Decentralization is ‘extremely necessary’ for the development of crypto capital markets

Sang Lee feels that while advancements in blockchain technology have already left traditional banks in the dust, adoption has remained relatively low due to a number of variables.

If crypto capital markets are to become an institutional reality, one industry insider believes that decentralisation will be a critical factor.

Capital markets connect suppliers and people seeking capital to facilitate ostensibly efficient transactions. Often, investments or savings are channelled between fund providers such as banks and those in need of capital, such as enterprises, governments, and individuals.
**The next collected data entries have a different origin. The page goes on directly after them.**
This design comes from an exercise in tuning for small area on the open sky130 flow, not from production work.
The RTL was checked by simulation tests, not by an equivalence proof against the original design.
Power and IR drop assume default switching activity.

**design.v**
```verilog
module caa_decode #(
    parameter TERM_EN = 1'b1
) (
    input  wire [23:0] cmd,
    output wire        is_nop,
    output wire        is_start,
    output wire        is_begin,
    output wire        is_data,
    output wire        is_data2,
    output wire        is_end,
    output wire        is_term,
    output wire        is_illegal
);
    wire [3:0]  op  = cmd[23:20];
    wire [3:0]  rsv = cmd[19:16];
    wire [15:0] arg = cmd[15:0];
    wire rsv_ok   = (rsv == 4'h0);
    wire arg_zero = (arg == 16'h0000);
    wire hi_zero  = (arg[15:8] == 8'h00);
    assign is_nop   = rsv_ok && (op == 4'h0) && arg_zero;
    assign is_start = rsv_ok && (op == 4'h1);
    assign is_begin = rsv_ok && (op == 4'h2) && hi_zero;
    assign is_data  = rsv_ok && (op == 4'h3) && hi_zero;
    assign is_end   = rsv_ok && (op == 4'h4) && arg_zero;
    assign is_term  = rsv_ok && (op == 4'h5) && arg_zero && (TERM_EN != 0);
    assign is_data2 = rsv_ok && (op == 4'h6);
    assign is_illegal = !(is_nop || is_start || is_begin || is_data ||
                          is_data2 || is_end || is_term);
endmodule
module caa #(
    parameter        TERM_EN    = 1'b1,
    parameter [15:0] RESET_ADDR = 16'h0200
) (
    input  wire        clk,
    input  wire        rst,
    input  wire        cmd_valid,
    input  wire [23:0] cmd,
    output wire [15:0] cursor_o,
    output wire [15:0] csum_o,
    output wire [15:0] total_o,
    output wire [7:0]  rec_len_o,
    output wire [15:0] rec_addr_o,
    output wire [15:0] rec_csum_o,
    output wire        rec_valid_o,
    output wire [23:0] status_o,
    output wire        err_o,
    output wire [23:0] fcmd_o
);
    localparam [1:0] PH_IDLE = 2'd0;
    localparam [1:0] PH_REC  = 2'd1;
    localparam [1:0] PH_DONE = 2'd2;
    localparam [2:0] E_NONE = 3'd0;
    localparam [2:0] E_ILL  = 3'd1;
    localparam [2:0] E_SEQ  = 3'd2;
    localparam [2:0] E_LEN  = 3'd3;
    localparam [2:0] E_OVR  = 3'd4;
    localparam [2:0] E_UND  = 3'd5;
    localparam [7:0] MAX_LEN = 8'd24;
    reg [15:0] addr_q;
    reg [15:0] csum_q;
    reg [7:0]  len_q;
    reg [4:0]  cnt_q;
    reg [1:0]  phase_q;
    reg [15:0] total_q;
    reg [7:0]  out_len_q;
    reg [15:0] out_addr_q;
    reg [15:0] out_csum_q;
    reg        out_valid_q;
    reg [2:0]  err_q;
    reg [23:0] fcmd_q;
    wire is_nop, is_start, is_begin, is_data, is_data2, is_end, is_term, is_illegal;
    caa_decode #(.TERM_EN(TERM_EN)) u_decode (
        .cmd        (cmd),
        .is_nop     (is_nop),
        .is_start   (is_start),
        .is_begin   (is_begin),
        .is_data    (is_data),
        .is_data2   (is_data2),
        .is_end     (is_end),
        .is_term    (is_term),
        .is_illegal (is_illegal)
    );
    wire [15:0] a16 = cmd[15:0];
    wire [7:0]  n8  = cmd[7:0];
    wire [7:0]  b0  = cmd[15:8];
    wire [7:0]  b1  = cmd[7:0];
    wire halted = (err_q != E_NONE);
    wire in_idle = (phase_q == PH_IDLE);
    wire in_rec  = (phase_q == PH_REC);
    wire in_done = (phase_q == PH_DONE);
    reg seq_ok;
    always @(*) begin
        seq_ok = 1'b0;
        if (is_nop)   seq_ok = 1'b1;
        if (is_start) seq_ok = in_idle || in_done;
        if (is_begin) seq_ok = in_idle;
        if (is_data)  seq_ok = in_rec;
        if (is_data2) seq_ok = in_rec;
        if (is_end)   seq_ok = in_rec;
        if (is_term)  seq_ok = in_idle;
    end
    wire [5:0] cnt_p1 = {1'b0, cnt_q} + 6'd1;
    wire [5:0] cnt_p2 = {1'b0, cnt_q} + 6'd2;
    wire len_bad = (n8 > MAX_LEN);
    wire ovr1    = ({2'b00, cnt_p1} > len_q);
    wire ovr2    = ({2'b00, cnt_p2} > len_q);
    wire und     = ({3'b000, cnt_q} != len_q);
    reg [2:0] fault;
    always @(*) begin
        if (is_illegal)
            fault = E_ILL;
        else if (!seq_ok)
            fault = E_SEQ;
        else if (is_begin && len_bad)
            fault = E_LEN;
        else if ((is_data && ovr1) || (is_data2 && ovr2))
            fault = E_OVR;
        else if (is_end && und)
            fault = E_UND;
        else
            fault = E_NONE;
    end
    wire exec = cmd_valid && !halted;
    wire [15:0] header_sum = {8'h00, n8} + {8'h00, addr_q[15:8]} + {8'h00, addr_q[7:0]};
    wire [15:0] term_sum   = {8'h00, total_q[15:8]} + {8'h00, total_q[7:0]};
    wire [15:0] data_sum   = csum_q + {8'h00, b1};
    wire [15:0] data2_sum  = csum_q + {8'h00, b0} + {8'h00, b1};
    wire [15:0] addr_adv   = addr_q + {8'h00, len_q};
    wire [15:0] total_adv  = total_q + {8'h00, len_q};
    always @(posedge clk) begin
        if (rst) begin
            addr_q      <= RESET_ADDR;
            csum_q      <= 16'h0000;
            len_q       <= 8'h00;
            cnt_q       <= 5'd0;
            phase_q     <= PH_IDLE;
            total_q     <= 16'h0000;
            out_len_q   <= 8'h00;
            out_addr_q  <= 16'h0000;
            out_csum_q  <= 16'h0000;
            out_valid_q <= 1'b0;
            err_q       <= E_NONE;
            fcmd_q      <= 24'h000000;
        end else if (exec) begin
            if (fault != E_NONE) begin
                err_q  <= fault;
                fcmd_q <= cmd;
            end else begin
                if (is_start) begin
                    addr_q      <= a16;
                    total_q     <= 16'h0000;
                    csum_q      <= 16'h0000;
                    len_q       <= 8'h00;
                    cnt_q       <= 5'd0;
                    phase_q     <= PH_IDLE;
                    out_valid_q <= 1'b0;
                end
                if (is_begin) begin
                    len_q       <= n8;
                    cnt_q       <= 5'd0;
                    csum_q      <= header_sum;
                    phase_q     <= PH_REC;
                    out_valid_q <= 1'b0;
                end
                if (is_data) begin
                    csum_q <= data_sum;
                    cnt_q  <= cnt_q + 5'd1;
                end
                if (is_data2) begin
                    csum_q <= data2_sum;
                    cnt_q  <= cnt_q + 5'd2;
                end
                if (is_end) begin
                    out_len_q   <= len_q;
                    out_addr_q  <= addr_q;
                    out_csum_q  <= csum_q;
                    out_valid_q <= 1'b1;
                    addr_q      <= addr_adv;
                    total_q     <= total_adv;
                    phase_q     <= PH_IDLE;
                end
                if (is_term) begin
                    csum_q      <= term_sum;
                    out_len_q   <= 8'h00;
                    out_addr_q  <= total_q;
                    out_csum_q  <= term_sum;
                    out_valid_q <= 1'b1;
                    phase_q     <= PH_DONE;
                end
            end
        end
    end
    assign cursor_o    = addr_q;
    assign csum_o      = csum_q;
    assign total_o     = total_q;
    assign rec_len_o   = out_len_q;
    assign rec_addr_o  = out_addr_q;
    assign rec_csum_o  = out_csum_q;
    assign rec_valid_o = out_valid_q;
    assign err_o       = halted;
    assign fcmd_o      = fcmd_q;
    assign status_o    = {len_q, 3'b000, cnt_q, (TERM_EN != 0), err_q, halted,
                          out_valid_q, phase_q};
endmodule
```
**run.sh**
```bash
#!/bin/bash
# synth_recipe.tcl (not shown) runs the flow's synth.tcl, then flattens the netlist and writes it again
# the make line also repeats each setting of config.mk as NAME=value (left out here)
make -C /OpenROAD-flow-scripts/flow DESIGN_CONFIG=/design/flow/config.mk WORK_HOME=/design/flow/orfs CLKGATE_MAP_FILE= SYNTH_SCRIPT=/design/flow/synth_recipe.tcl finish
```
**config.mk**
```make
export PLATFORM = sky130hd
export DESIGN_NAME = caa
export DESIGN_NICKNAME = caa
export VERILOG_FILES = /design/flow/design.v
export SDC_FILE = /design/flow/constraint.sdc
export NUM_CORES = 4
export LEC_CHECK = 0
export CAP_MARGIN = 20
export CORE_MARGIN = 2
export CORE_UTILIZATION = 40
export SLEW_MARGIN = 20
```
**constraint.sdc**
```tcl
create_clock -name core_clock -period 5.0 [get_ports {clk}]
set_input_delay 1.0000 -clock core_clock [delete_from_list [all_inputs] [get_ports {clk}]]
set_output_delay 1.0000 -clock core_clock [all_outputs]
set_load 0.01 [all_outputs]
```
==> results.toml <==
[power_and_ir_drop]
power_density_nw_per_um2 = 225.9
seqPwrFrac = 0.413
power_frac_clock = 0.485
power.switching_uw = 711.2
report.power.total_mw = 2.578
comb_power_share = 0.102
power_report.internal_total_mw = 1.867
static-leakage-power_nw = 4.529
netSwitchingFraction = 0.2759
power.ir.vdd_worst_uv = 214.8

[synth]
ys_top_cells_by_count = "dfxtp_1, nor2_1, a21oi_1"
ys_seq_elements = 131
synth-seq-area-share = 0.2984
netlist_top_cells_area = "dfxtp_1, ha_1, nor2_1, mux2i_1, fa_1"
post_synth_arst_share = 0
synth_area_um2 = 8790
yosysWarningCount = 1
synth.lib_cells_used.distinct = 74
yosysTopAreaCellShare = 0.2984
yosysTopAreaCell = "dfxtp_1"
synthCells = 1043
synth-edff-count = 0
syn-mean-instance-area_um2 = 8.427
yosys.cell_count.top_type = "dfxtp_1"
synthFlopType = "dfxtp_1"

[placed_design]
place_hpwl_um = 24100
worst_slack_at_placement_ps = 462.2
gp_routability_congestion = 0.9342
io_buffer_count = 160

[route]
drc = 0
detail_route.wirelength_um = 31820
first_iter_violations = 639
antenna_violating_nets_post_route = 0
wire_per_inst_um = 21.12
detailedRoute.firstPassIterationCount = 8
route.vias.total = 8745
vias_per_cell = 5.803

[worst_hold_path]
min_delay_worst_endpoint = "out_csum_q[1]"
holdCritPathClass = "flip-flop to flip-flop"
min-delay-start = "out_csum_q[1]"
hold_path_depth = 2

[setup_path]
critical_path_required_ps = 5340
end_kind = "flip-flop"
critical_path.cell_chain = "clkdlybuf4s50_1 -> or4_1 -> or3_1 -> nor3_2 -> o41ai_1 -> o2111a_1 -> nand3_1 -> nor2_1 -> nor4_1"
crit-reg2reg-launch = "len_q[1]"
crit-reg2reg-capture = "total_q[0]"
timing.critical_path.arrival_ps = 4470
worst-r2r-setup-slack_ps = 990
crit_fanout = 10
worst_r2r_path_depth = 11
critical-path-slowest-cell = "or4_1"
crit_path_max_incr_delay_ps = 630
critPathKind = "primary input to flip-flop"
crit_path_start_kind = "primary input"

[clock_tree]
cts-buffers-inserted = 17
cts_h_tree_lvls = 4
cts_resized = 0
clk_transition_reported_paths_ps = 60
cts.repair_timing.setup_buffer_count = 0
cts.sinks = 131
cts_root_buf = "clkbuf_16"
cts_buffer_depth = 2
clock_latency_reported_for_the_late_side_of_the_worst_skew_pair_ps = 440
cts_tree = "built"
cts_hold_buffers = 0

[timing]
fin_crit_share = 0.8265
timing.final.setup_violations = 0
worst-slew-pin-transition_ps = 867.2
finalHoldViolations = 0
rsz0062_at_grt = "no"
hold-worst-slack_ps = 448.8
drv_slew = 0
finalWorstSetupSlack_ps = 867.4
worst_case_clock_skew_ps = 10.77
max_freq_mhz = 242.0
max_slew_margin = 0.4069
setup_tns_ps = 0
timing.final.crit_period_ps = 4133

[global_routing]
grt_pass1_vias = 8449
overflow = 0
grt_start_max_net_pins = 62
global_route_wire_length_before_repair_um = 49820
grt_antenna_before_repair = 0
grt_util_all_layers = 0.2744

[cells_and_area]
finish.net_count = 1324
drive_gt1_frac = 0.08068
flow.area_growth_from_synthesis_pct = 29.86
insertedDiodeCount = 0
filler_cell_count = 2045

[run_status]
status = "complete, no violations"

[floorplanning]
initial_core_util = 0.4053
die_y_um = 152.2
number_of_core_rows = 54
total_die_area_um2 = 23180
core_footprint_um2 = 21690
boundaryPins = 165
die-width_um = 152.2

[flow_run]
drv_cap = 0
==> state kept, by name, summed over array words and instances (netlist names) <==
name         flops
out_addr_q      16
len_q            8
phase_q          2
addr_q          16
out_len_q        8
out_valid_q      1
err_q            3
total_q         16
out_csum_q      16
csum_q          16
cnt_q            5
fcmd_q          24
==> layer usage <==
metal | global-route usage | part of all wire | vias up
met1 | 0.3905 | 0.47 | 4211
met5 | 0 | 0 | -
met4 | 0.07299 | 0.020 | 0
li1 | - | - | 4151
met2 | 0.4275 | 0.44 | 339
met3 | 0.05148 | 0.066 | 44
==> power groups by stage <==
stage          registers (mW)  clock network [mW]  logic (mW)
2_1_floorplan            1.09                   0       0.137
3_3_place_gp             1.09                   0       0.259
3_5_place_dp             1.09                   0       0.259
4_1_cts                  1.06                1.27       0.261
5_1_grt                  1.07                1.31       0.287
6_report                 1.06                1.25       0.264
==> worst max path at each step <==
stage                     slack (ps)     endpoint    start  depth (start not counted)
after detailed placement         460   csum_q[15]   cmd[0]                         15
final                            870  total_q[12]  cmd[13]                          9
after global placement           490   total_q[5]  cmd[13]                          9
after CTS                        910   csum_q[15]   cmd[0]                         15
after global routing             550   csum_q[15]   cmd[0]                         15
after floorplan                 1260     len_q[0]  cmd[16]                         11
==> kinds of logic (layout without fill, tap and decap cells) <==
logic type	Yosys count	after routing	synth area share
AO/OA/AOI/OAI	272	272	0.2081
XOR/XNOR	39	39	0.03886
adder cells (fa/ha/maj)	83	83	0.1369
buffers and inverters	96	278	0.04740
flip-flops	131	131	0.2984
multiplexers	45	45	0.05125
other	2	4	0.0008544
AND/OR/NAND/NOR	375	375	0.2182
==> through the flow <==
stage | cell area (um^2) | instances | utilization
finish | 11410 | 1507 | 0.5263
global route | 11410 | 1507 | 0.5263
CTS | 11400 | 1506 | 0.5258
detailed placement | 10830 | 1474 | 0.4993
global placement | 10830 | 1474 | 0.4993
floorplan | 8797 | 1045 | -
==> critical path: cells and delay by family <==
family | cells | cell delay, ps
AND/OR/NAND/NOR | 6 | 2410
AO/OA/AOI/OAI | 2 | 520
buffers and inverters | 1 | 540
==> cells in the final DEF (no fill, tap or decap), types with 6 or more instances in the layout <==
cell             netlist  routed
nand2b_1              15      15
o21a_1                 9       9
or3_1                  8       8
o21ai_0               46      46
nand4_1               13      13
mux2i_1               45      45
and2_1                12      12
clkdlybuf4s50_1        0     159
xnor2_1               22      22
nand3_1               27      27
buf_4                  9      42
nor4_1                 8       8
o211ai_1               7       7
a21o_1                 9       9
nand2_1               59      59
fa_1                  22      22
nor2_1               126     126
dfxtp_1              131     131
a22oi_1               23      23
o22ai_1                8       8
a211oi_1              32      32
clkbuf_16              0      17
clkinv_4               0       7
ha_1                  61      61
inv_1                 42      42
o21bai_1               8       8
and3_1                18      18
a22o_1                 6       6
nor3_1                45      45
a31oi_1               11      11
a21oi_1               67      67
nor2b_1                9       9
xor2_1                17      17
==> area by class of cell <==
class | instances | area [um^2] | area share
clock buffer | 17 | 425.4 | 0.03727
clock inverter | 15 | 150.1 | 0.01315
inverter | 43 | 161.4 | 0.01414
multi-input combinational | 818 | 5767 | 0.5052
sequential | 131 | 2623 | 0.2297
tap | 280 | 350.3 | 0.03069
timing repair buffer | 203 | 1938 | 0.1698

[what the ideal ports hide]
Ports are ideal in the flow. The routed layout listed here was re-timed in OpenROAD. Step 1 sets driving cells, clkbuf_16 on the clock port and buf_2 on the other inputs (assumed; they add their load-dependent delay and slew). Step 2, shift: input delay + t, output delay - t, t = (earliest + latest rising clock arrival at the registers) / 2. This alone moves slack from input paths to output paths. Three values: ideal, step 1, step 2; two values: the first two.
t, ns: 0.478
setup WS [ns]: 0.867 / 0.888 / 0.410
slew at the worst register clock pin (ns): 0.07 / 0.07
pins driven straight from the clock port: 1
After both steps setup and hold are still met in this run. The setup slack of this run moves by +0.021 ns with the drivers and by -0.457 ns with both steps.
Sang Lee, co-founder of crypto financial services provider VegaX Holdings, told  today that established financial institutions have been left behind by the crypto industry’s rapid growth.

VegaX Holdings is developing a suite of financial services based on cryptocurrency. Staking is supported on its VegaX decentralised finance (DeFi) platform, while its Konstellation network is a Cosmos-based DeFi environment (ATOM).

Lee feels that decentralisation is likely the most critical factor in assisting crypto’s entry into capital markets. Decentralization entails the elimination of inefficient intermediaries in decision-making and transaction execution.

Lee lamented the present state of centralised payment platforms, stating, “You can’t transfer a wire over the weekend, which is abysmal.” And the frequency with which a stock changes hands when you purchase it is appalling.” He continued:

“We have advanced sufficiently to the point where we no longer require human intermediates. It was necessary previously, but is no longer.”

Intermediaries frequently raise the amount of fees paid and the time required to complete an investment, lowering potential returns. Eliminating them through decentralisation may be a realistic strategy for improving market efficiency and assisting investors in earning higher returns.

Lee also feels stablecoins will be critical in developing crypto’s capital markets. According to him, stablecoins have the greatest potential to outperform other digital assets and even fiat currency, owing to the fact that the majority of stablecoins, such as Tether (USDT) and Dai (DAI), remain denominated in US dollars.

He stressed the fact that stablecoins provide investors with a global unit of account for transacting. More significantly, stablecoins are something that everyone will use because they provide a sense of stability, which is especially crucial when markets become frothy. As Lee stated:

“As the economy becomes murkier and more difficult to track, a stablecoin helps level the playing field.”

The world’s second largest stablecoin in terms of market capitalization With the backing of new partner BlackRock, Circle’s USD Coin (USDC) has already began its bid to enter financial markets.

Lee believes that eventually, the movement of money, people, and things will go from the traditional financial world to the blockchain, not the other way around. As he phrased it,

“Crypto will mostly certainly refuse to join the incumbent camp. Things that happen off-chain will happen on-chain, but not in reverse.”

He argues, however, that “DeFi and crypto markets need to be significantly more efficient” in order to accelerate adoption as technology advances. According to him, a significant amount of inefficiency stems from “useless” websites aimed to assist unskilled consumers in transferring assets to crypto. He continued:

“People are shunning the best performing asset class in history due to the impossibility of accessing it. If platforms were more approachable to the general public, adoption would be significantly higher than it is presently.”

Token bridges are required to connect items to the blockchain and into crypto, something Vitalik Buterin expressed concern about in early January. Additionally, they have been the target of many security breaches in 2022, totaling nearly $1 billion in losses.

In any case, Lee regards them as a critical component of the capital markets infrastructure. “We need bridges to expand the capital markets,” he explained, “but the problem is that the majority of bridges are pseudo-centralized.”

 

Disclaimer: These are the writer’s opinions and should not be considered investment advice. Readers should do their own research.